Work order: Which lines below fall between the one containing "min reg2reg: u_core.psc[14] / 470 / 2" and the one containing "max: bus_rdata[21] / -60 / 11"? Repeat them exactly, counting both of those lines, and add nothing else.

Given information:
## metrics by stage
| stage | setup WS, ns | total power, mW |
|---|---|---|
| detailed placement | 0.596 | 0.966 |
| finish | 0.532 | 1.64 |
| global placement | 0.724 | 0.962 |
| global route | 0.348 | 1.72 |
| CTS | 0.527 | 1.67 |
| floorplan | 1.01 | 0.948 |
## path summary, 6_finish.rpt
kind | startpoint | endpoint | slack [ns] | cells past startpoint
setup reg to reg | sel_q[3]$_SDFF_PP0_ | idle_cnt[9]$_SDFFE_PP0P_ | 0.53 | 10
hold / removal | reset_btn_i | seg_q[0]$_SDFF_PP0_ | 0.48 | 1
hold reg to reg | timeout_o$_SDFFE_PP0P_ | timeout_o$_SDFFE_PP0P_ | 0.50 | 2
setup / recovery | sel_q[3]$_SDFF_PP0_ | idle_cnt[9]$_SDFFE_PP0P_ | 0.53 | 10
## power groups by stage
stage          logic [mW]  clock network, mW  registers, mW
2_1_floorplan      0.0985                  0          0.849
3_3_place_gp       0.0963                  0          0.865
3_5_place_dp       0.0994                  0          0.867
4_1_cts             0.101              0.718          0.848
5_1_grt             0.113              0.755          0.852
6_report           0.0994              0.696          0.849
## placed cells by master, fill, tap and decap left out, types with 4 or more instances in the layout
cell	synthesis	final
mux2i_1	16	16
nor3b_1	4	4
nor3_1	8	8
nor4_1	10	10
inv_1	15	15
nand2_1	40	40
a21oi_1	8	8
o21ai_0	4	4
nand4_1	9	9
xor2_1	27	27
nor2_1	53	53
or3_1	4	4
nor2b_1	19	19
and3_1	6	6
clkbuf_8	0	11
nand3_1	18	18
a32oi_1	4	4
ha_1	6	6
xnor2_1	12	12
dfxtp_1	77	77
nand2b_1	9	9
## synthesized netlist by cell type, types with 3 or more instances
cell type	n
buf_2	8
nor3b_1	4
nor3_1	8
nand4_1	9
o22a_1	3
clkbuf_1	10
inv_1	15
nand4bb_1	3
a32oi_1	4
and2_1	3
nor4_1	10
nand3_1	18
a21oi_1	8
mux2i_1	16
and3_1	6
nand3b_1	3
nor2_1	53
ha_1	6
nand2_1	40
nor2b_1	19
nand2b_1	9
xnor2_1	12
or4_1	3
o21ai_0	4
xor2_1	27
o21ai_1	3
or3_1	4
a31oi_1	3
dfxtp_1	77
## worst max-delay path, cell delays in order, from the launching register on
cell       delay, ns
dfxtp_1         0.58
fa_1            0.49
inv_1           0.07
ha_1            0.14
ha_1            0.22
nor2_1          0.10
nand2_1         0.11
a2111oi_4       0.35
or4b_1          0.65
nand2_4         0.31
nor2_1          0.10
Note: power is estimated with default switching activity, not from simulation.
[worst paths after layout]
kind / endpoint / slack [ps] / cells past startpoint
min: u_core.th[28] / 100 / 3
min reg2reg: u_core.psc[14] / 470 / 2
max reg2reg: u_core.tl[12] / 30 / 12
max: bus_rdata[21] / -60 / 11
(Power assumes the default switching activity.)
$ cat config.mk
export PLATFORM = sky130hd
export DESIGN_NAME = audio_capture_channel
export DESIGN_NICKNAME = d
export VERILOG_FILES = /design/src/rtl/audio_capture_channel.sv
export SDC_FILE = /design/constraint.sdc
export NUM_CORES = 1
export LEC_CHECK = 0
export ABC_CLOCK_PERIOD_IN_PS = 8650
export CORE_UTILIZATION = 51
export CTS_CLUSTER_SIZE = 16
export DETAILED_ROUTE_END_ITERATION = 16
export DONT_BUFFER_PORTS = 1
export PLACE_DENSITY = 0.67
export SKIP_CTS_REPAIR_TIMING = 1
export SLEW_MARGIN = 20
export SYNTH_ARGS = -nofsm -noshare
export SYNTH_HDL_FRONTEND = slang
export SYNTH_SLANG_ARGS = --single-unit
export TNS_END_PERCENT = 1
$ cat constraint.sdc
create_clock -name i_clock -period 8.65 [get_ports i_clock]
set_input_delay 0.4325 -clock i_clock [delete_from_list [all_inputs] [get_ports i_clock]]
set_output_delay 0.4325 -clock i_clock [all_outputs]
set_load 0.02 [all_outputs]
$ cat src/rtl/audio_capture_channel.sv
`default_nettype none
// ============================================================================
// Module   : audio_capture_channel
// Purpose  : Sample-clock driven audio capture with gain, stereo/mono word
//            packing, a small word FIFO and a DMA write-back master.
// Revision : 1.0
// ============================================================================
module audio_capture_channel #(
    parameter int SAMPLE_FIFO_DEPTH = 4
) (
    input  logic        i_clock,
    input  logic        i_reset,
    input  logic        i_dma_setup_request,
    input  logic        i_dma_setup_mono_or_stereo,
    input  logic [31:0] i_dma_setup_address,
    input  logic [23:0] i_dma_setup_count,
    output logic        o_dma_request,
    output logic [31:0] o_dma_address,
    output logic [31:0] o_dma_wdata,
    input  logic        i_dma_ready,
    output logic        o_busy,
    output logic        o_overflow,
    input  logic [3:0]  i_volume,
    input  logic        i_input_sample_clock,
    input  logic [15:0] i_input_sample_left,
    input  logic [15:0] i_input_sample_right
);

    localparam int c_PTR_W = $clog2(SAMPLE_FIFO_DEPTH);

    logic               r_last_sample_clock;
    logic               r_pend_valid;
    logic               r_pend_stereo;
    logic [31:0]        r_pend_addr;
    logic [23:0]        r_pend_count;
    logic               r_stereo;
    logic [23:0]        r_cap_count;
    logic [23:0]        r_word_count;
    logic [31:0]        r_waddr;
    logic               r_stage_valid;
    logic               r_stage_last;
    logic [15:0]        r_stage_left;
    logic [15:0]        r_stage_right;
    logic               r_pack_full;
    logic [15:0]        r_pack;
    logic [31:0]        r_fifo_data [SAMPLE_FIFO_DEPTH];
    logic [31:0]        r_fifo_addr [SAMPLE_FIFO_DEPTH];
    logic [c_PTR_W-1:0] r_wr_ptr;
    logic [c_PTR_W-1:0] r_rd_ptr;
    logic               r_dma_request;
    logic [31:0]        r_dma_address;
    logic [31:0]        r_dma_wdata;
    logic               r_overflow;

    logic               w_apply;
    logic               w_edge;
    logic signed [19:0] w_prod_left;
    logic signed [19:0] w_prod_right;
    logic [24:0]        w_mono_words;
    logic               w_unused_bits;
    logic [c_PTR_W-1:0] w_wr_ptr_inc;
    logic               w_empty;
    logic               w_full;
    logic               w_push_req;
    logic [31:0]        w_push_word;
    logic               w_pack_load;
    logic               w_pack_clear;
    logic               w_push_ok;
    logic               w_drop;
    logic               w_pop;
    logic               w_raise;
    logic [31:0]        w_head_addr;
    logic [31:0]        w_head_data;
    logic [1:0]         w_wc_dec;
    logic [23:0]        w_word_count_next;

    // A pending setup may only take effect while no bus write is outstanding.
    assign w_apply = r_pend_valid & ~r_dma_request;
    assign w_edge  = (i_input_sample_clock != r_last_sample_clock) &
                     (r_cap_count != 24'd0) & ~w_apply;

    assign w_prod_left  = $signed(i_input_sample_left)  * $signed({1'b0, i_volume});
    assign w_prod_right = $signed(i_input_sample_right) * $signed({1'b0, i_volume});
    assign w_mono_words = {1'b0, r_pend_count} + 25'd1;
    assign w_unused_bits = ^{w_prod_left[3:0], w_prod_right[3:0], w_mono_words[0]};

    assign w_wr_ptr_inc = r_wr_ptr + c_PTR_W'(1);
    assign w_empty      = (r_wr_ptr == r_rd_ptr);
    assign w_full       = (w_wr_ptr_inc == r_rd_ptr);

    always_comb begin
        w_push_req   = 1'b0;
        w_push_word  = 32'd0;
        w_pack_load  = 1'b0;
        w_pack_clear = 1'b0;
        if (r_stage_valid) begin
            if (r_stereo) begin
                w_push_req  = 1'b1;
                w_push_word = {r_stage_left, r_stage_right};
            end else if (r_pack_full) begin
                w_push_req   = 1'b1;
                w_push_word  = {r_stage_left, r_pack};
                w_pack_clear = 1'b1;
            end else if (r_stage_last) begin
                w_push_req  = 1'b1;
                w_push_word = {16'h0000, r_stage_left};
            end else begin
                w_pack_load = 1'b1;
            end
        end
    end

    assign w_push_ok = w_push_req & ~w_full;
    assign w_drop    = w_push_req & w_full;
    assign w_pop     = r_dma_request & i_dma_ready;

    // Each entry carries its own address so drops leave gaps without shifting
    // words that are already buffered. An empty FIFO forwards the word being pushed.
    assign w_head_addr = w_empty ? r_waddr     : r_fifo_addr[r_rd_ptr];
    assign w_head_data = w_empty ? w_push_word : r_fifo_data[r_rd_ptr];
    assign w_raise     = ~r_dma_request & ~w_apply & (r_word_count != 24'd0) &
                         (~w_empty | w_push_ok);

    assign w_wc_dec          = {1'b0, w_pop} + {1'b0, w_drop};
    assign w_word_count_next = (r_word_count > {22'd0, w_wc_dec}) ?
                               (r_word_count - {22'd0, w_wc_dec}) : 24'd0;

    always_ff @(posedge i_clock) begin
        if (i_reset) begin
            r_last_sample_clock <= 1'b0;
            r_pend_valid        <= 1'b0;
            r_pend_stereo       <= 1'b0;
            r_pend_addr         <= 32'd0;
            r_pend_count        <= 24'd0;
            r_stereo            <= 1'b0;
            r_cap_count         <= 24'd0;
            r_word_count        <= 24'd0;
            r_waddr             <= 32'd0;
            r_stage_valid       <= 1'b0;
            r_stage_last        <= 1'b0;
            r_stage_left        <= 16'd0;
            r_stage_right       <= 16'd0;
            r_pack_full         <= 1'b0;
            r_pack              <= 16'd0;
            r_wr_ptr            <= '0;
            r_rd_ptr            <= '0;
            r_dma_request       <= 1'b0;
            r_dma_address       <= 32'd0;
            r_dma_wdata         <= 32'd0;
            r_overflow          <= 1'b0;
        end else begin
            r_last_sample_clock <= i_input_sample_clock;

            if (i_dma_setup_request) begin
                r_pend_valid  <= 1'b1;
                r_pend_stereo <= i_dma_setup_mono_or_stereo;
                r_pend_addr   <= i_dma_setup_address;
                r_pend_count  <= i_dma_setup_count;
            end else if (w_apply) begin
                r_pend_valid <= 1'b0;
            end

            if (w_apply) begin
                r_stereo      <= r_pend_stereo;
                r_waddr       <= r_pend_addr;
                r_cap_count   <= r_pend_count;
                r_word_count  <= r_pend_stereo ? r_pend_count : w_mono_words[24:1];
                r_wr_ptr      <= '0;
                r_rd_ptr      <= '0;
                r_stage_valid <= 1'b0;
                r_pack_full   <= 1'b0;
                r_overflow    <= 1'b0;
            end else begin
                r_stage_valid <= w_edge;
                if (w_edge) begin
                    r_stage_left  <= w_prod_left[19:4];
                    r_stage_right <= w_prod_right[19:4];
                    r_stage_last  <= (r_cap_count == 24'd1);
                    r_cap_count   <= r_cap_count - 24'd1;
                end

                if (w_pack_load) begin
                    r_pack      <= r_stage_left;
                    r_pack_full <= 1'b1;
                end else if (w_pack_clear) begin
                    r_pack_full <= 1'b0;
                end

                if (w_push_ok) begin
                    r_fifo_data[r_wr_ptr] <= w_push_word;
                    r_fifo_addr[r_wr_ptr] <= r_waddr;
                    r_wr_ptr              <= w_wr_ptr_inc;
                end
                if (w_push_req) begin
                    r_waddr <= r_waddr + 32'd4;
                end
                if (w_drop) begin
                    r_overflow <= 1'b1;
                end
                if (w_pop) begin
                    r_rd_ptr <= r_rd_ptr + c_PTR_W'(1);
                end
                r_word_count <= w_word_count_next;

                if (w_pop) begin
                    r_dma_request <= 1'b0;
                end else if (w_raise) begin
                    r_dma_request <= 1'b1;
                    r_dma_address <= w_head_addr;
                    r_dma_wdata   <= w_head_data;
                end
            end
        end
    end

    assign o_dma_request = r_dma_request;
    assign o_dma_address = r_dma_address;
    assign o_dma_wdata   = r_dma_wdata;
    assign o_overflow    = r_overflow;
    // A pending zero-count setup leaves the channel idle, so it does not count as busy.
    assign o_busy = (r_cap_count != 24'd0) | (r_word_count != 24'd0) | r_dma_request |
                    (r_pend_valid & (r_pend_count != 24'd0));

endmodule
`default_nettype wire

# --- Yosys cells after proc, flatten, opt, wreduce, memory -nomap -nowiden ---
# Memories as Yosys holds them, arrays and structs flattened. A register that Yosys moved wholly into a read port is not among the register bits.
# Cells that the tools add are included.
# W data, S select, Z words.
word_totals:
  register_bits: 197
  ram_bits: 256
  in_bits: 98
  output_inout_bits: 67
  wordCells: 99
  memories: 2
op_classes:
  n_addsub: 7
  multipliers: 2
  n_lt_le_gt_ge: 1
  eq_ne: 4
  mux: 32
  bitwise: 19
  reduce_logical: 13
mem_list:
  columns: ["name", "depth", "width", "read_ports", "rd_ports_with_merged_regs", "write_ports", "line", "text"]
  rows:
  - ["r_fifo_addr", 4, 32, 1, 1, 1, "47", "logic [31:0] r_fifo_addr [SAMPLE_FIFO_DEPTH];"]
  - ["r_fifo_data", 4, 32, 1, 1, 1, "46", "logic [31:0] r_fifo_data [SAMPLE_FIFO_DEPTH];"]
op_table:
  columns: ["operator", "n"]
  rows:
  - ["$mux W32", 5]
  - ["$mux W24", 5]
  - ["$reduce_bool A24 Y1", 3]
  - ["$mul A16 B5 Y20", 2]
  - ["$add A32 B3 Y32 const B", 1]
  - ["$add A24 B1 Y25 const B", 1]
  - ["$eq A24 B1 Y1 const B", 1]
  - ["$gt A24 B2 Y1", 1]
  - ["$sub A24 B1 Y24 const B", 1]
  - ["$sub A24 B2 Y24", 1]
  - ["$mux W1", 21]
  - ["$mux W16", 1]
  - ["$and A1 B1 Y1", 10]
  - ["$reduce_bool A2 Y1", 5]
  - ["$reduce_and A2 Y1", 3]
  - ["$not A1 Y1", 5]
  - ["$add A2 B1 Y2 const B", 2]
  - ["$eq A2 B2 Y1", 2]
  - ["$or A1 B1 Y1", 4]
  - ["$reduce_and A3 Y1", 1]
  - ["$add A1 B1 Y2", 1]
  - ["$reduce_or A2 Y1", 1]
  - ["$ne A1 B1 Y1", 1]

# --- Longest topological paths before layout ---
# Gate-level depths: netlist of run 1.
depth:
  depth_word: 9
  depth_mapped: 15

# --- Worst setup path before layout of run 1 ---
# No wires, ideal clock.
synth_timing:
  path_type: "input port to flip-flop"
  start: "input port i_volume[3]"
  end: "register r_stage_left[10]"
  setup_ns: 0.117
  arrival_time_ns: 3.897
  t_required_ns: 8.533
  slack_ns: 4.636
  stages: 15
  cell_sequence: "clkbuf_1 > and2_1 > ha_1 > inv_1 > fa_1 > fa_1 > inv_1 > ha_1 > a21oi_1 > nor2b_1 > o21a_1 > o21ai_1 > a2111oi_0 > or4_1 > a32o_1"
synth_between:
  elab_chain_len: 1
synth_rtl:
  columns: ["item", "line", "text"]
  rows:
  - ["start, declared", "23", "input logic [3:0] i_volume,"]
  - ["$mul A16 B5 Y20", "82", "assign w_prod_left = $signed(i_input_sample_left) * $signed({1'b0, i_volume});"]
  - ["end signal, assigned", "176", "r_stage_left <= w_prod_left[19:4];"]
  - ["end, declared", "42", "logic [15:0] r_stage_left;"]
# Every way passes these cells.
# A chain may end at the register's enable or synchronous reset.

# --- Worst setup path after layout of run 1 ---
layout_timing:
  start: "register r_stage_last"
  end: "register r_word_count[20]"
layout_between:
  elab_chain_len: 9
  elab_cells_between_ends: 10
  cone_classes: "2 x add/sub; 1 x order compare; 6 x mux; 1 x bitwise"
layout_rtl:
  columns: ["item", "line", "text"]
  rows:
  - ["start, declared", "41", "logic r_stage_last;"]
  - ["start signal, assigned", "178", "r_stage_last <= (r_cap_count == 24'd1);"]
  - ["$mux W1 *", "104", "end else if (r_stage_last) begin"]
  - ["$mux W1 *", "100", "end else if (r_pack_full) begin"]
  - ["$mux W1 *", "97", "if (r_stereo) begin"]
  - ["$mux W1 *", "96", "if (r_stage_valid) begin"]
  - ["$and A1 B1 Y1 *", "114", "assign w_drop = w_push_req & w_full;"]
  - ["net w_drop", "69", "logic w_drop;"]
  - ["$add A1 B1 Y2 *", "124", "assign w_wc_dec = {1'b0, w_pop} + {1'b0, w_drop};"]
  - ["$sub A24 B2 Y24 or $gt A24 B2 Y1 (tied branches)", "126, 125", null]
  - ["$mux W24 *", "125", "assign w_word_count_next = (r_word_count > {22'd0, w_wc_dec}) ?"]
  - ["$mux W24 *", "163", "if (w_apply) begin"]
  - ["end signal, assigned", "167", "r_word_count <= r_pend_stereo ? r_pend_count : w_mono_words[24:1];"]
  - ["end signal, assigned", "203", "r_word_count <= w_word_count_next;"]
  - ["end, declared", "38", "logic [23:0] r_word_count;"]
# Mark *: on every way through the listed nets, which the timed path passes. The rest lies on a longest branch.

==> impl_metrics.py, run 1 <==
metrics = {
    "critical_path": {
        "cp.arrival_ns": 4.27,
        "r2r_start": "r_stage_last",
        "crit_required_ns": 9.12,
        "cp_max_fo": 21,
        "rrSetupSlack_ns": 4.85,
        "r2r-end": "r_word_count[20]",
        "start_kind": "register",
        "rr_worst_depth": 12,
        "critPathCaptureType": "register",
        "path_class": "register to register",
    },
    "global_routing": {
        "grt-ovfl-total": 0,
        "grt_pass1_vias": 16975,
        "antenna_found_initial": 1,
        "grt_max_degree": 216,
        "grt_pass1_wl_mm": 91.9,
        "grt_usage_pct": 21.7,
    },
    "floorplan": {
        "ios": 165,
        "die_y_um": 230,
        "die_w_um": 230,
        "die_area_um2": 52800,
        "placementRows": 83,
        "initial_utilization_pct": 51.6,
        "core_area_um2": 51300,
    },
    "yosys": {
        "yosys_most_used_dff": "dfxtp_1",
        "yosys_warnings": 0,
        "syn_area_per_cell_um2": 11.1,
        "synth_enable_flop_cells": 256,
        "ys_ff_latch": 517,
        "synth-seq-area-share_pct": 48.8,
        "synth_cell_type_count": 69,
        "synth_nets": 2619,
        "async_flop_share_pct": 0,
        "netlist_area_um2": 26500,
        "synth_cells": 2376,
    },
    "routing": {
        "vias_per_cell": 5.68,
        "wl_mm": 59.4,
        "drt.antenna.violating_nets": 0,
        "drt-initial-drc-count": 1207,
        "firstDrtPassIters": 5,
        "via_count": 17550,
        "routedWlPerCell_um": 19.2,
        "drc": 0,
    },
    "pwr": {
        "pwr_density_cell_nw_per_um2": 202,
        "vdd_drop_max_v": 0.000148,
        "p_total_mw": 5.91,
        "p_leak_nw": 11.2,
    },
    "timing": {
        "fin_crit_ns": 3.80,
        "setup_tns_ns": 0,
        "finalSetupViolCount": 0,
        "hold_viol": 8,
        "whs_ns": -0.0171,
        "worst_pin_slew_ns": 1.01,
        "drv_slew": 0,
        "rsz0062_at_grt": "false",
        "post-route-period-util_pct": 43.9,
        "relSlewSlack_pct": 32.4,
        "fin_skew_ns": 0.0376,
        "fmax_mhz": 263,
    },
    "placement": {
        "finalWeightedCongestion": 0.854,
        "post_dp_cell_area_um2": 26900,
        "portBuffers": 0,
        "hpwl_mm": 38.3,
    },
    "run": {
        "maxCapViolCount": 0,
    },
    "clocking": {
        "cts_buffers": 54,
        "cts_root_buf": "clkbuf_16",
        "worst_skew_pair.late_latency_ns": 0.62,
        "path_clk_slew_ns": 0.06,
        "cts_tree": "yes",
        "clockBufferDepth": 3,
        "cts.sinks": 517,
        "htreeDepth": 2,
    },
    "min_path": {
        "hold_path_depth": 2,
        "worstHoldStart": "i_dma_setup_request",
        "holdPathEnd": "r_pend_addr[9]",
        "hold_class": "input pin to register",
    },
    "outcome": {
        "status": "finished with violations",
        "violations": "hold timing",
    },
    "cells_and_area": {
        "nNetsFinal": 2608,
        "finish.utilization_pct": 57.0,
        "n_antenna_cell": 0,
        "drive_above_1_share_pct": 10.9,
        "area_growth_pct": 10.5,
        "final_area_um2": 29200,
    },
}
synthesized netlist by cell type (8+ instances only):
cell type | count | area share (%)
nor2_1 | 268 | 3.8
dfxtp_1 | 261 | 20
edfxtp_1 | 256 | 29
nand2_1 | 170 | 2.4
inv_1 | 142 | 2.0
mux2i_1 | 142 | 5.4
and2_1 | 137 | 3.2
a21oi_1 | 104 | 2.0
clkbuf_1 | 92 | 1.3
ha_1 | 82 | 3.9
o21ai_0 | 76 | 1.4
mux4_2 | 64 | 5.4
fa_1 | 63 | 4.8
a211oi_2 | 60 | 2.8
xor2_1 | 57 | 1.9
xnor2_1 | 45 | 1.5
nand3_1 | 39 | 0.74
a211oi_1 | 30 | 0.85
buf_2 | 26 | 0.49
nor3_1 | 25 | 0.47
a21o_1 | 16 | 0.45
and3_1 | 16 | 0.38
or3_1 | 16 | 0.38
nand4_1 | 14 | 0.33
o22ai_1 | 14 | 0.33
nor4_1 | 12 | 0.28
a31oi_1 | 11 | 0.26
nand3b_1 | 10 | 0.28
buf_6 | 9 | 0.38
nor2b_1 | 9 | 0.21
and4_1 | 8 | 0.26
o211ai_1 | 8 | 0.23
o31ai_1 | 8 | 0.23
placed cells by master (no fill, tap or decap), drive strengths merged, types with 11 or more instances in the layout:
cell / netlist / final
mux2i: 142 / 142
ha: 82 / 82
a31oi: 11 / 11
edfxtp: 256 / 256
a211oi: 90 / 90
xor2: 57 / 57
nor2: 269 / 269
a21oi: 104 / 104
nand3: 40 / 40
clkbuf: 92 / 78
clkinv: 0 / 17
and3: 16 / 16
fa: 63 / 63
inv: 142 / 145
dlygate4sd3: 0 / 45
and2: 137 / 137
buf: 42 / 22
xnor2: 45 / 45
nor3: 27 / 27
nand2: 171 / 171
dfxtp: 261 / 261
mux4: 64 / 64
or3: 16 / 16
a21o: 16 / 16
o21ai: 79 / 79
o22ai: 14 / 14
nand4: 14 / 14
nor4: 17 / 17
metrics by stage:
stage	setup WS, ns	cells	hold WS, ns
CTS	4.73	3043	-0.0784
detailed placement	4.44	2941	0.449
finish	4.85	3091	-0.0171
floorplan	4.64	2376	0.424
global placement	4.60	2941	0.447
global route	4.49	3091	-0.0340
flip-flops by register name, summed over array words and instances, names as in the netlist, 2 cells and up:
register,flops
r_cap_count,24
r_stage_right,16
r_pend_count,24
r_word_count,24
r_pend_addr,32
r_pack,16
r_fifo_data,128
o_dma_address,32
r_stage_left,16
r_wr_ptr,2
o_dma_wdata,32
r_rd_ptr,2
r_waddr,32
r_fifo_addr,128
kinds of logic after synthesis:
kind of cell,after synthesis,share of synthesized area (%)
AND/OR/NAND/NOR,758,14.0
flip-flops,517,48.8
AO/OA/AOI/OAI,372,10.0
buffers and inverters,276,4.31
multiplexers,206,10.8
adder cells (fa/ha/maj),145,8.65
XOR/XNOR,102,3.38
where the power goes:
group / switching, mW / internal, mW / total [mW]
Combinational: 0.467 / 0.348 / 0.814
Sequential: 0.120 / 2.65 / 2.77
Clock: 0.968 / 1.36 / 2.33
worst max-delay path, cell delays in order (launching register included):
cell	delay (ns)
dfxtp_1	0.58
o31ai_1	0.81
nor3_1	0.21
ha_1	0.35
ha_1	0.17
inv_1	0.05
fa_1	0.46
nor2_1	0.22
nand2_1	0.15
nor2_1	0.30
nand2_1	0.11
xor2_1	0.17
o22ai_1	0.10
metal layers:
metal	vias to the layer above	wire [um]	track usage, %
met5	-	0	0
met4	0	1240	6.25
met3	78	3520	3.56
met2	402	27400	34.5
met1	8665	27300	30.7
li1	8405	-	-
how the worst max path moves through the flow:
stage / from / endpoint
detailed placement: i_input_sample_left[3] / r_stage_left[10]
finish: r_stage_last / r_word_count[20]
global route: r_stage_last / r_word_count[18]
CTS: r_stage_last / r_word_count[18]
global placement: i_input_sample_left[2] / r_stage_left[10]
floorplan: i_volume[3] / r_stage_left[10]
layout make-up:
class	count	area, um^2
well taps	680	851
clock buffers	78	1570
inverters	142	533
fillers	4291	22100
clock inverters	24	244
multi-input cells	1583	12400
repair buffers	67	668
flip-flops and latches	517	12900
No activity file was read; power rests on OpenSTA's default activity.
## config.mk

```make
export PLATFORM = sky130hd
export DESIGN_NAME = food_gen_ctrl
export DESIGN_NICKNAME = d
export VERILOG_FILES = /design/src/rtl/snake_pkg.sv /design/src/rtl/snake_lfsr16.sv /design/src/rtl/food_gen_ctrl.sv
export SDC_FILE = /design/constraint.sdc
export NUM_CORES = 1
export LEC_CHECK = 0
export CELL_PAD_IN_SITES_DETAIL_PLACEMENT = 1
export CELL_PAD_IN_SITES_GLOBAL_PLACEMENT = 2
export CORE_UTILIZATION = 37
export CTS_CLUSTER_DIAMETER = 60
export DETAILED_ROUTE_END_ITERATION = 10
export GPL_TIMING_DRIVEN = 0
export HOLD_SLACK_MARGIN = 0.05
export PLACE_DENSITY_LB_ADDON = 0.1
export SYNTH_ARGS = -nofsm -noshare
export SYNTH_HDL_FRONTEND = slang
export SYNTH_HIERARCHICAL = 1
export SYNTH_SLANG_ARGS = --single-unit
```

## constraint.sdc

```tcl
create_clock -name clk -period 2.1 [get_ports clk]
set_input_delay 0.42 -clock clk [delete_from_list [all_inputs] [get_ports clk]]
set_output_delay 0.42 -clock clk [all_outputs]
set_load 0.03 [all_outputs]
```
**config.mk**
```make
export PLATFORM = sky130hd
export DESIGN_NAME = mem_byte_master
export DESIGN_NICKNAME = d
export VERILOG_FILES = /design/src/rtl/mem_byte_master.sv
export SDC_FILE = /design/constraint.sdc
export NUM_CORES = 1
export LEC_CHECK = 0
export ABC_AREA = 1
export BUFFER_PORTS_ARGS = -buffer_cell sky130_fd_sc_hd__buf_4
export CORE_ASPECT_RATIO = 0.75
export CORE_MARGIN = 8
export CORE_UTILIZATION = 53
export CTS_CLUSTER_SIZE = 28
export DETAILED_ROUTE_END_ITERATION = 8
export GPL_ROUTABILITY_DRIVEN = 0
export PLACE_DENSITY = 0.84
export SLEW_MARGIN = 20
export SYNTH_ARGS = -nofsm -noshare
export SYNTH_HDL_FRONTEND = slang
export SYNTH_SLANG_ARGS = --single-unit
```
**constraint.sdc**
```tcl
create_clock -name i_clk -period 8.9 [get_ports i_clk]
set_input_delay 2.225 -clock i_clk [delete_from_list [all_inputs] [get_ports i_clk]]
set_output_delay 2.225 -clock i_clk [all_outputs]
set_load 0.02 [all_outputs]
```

Your response:
min reg2reg: u_core.psc[14] / 470 / 2
max reg2reg: u_core.tl[12] / 30 / 12
max: bus_rdata[21] / -60 / 11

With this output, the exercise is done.